O resultado foi surpreendente. O evangelista destaca vários detalhes: a enorme quantidade de peixes, as redes quase rompendo-se, a necessidade da ajuda dos companheiros e os barcos que corriam o risco de afundar. Vendo o acontecido, Pedro percebeu a autoridade de Jesus. A pesca abundante, ao meio-dia, depois do fracasso noturno, era um presente, um sinal da benção divina. Simão não se considerava digno de tal benção, mas reconheceu a força do poder da palavra de Jesus que moveu os pescadores para uma nova tentativa de pesca, fora do horário previsto.
O fato transformou-se num profundo confronto existencial e numa grandiosa teologia. Aquele que havia sido generoso com Jesus ao permitir que Ele subisse na barca e pudesse pregar, agora, reconhece sua indignidade pecadora e pede seu afastamento do Mestre.
O maior milagre feito por Jesus para Simão e para os demais pescadores desiludidos, cansados e frustrados, não foi a rede cheia de peixes, mas a saída do lugar de vítimas em que aqueles homens se colocavam a cada fracasso cotidiano. Jesus deseja que seus discípulos saiam da superfície das desilusões e contemplem sempre um novo começo a cada amanhecer. Era preciso que eles voltassem ao mar para reconciliarem-se com as suas próprias limitações e acreditassem em si mesmos e, sobretudo, na Palavra do Mestre.
Não voltar ao fundo do mar e não se arriscar numa outra pesca significava permanecer nas situações de fracassos bloqueando novas possibilidades. Quem não aprendeu a retornar, permanece na superfície, morre no tédio das margens, presta culto à culpa interior e fecha os olhos para o mistério da Palavra.
O total fracasso que antecede a pesca abundante tem um profundo significado existencial. A experiência dos discípulos é, por inúmeras vezes, a nossa experiência. Como Pedro, pescador que não pesca, somos nós: médicos que não curam, padres que não convertem, professores que não ensinam, família que não acolhe, pais que não amam e educam etc. O fracasso e as desilusões fazem parte da nossa história. Entretanto, nesses momentos somos convidados a ouvir, a acreditar e a praticar a Palavra do Mestre. Ele deseja que não sejamos autorreferenciais e que fujamos da tentação de permanecer contemplando a nós mesmos. Por isso, diante da maravilha do mistério e da abundante pesca, os rudes pescadores que somente tratavam de peixes e consertavam redes tiverem que aprender a tratar corações e a consertar vidas.

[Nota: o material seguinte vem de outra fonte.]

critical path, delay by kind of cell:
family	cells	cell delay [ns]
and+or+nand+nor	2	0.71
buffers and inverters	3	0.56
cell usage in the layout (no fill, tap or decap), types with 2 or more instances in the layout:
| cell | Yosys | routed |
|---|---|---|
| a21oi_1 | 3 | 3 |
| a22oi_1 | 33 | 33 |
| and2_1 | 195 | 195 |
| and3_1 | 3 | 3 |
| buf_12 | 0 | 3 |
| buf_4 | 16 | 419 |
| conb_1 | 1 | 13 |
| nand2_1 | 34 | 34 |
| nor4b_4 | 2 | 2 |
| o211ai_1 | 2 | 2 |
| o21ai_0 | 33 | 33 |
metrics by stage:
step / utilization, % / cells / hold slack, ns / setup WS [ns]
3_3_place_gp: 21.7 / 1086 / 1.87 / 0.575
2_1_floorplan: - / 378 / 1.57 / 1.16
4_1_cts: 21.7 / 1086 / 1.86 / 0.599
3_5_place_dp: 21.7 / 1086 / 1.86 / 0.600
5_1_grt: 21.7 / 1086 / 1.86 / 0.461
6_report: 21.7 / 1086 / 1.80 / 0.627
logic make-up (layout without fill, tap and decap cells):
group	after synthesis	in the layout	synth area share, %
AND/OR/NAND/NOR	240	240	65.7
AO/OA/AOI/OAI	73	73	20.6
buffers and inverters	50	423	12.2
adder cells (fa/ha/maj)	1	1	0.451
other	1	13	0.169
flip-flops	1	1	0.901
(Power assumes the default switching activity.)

Senhor, ajuda-me compreender minhas experiências de fracasso à luz da Tua Presença e da Tua Palavra não vivendo de estruturas que sufocam, que prestam culto à culpa e fecham os olhos ao mistério. Não permita que meus insucessos façam-me permanecer nas margens e nas superfícies, vazio e sem sentido. Ensina-me a tratar corações e a consertar vidas.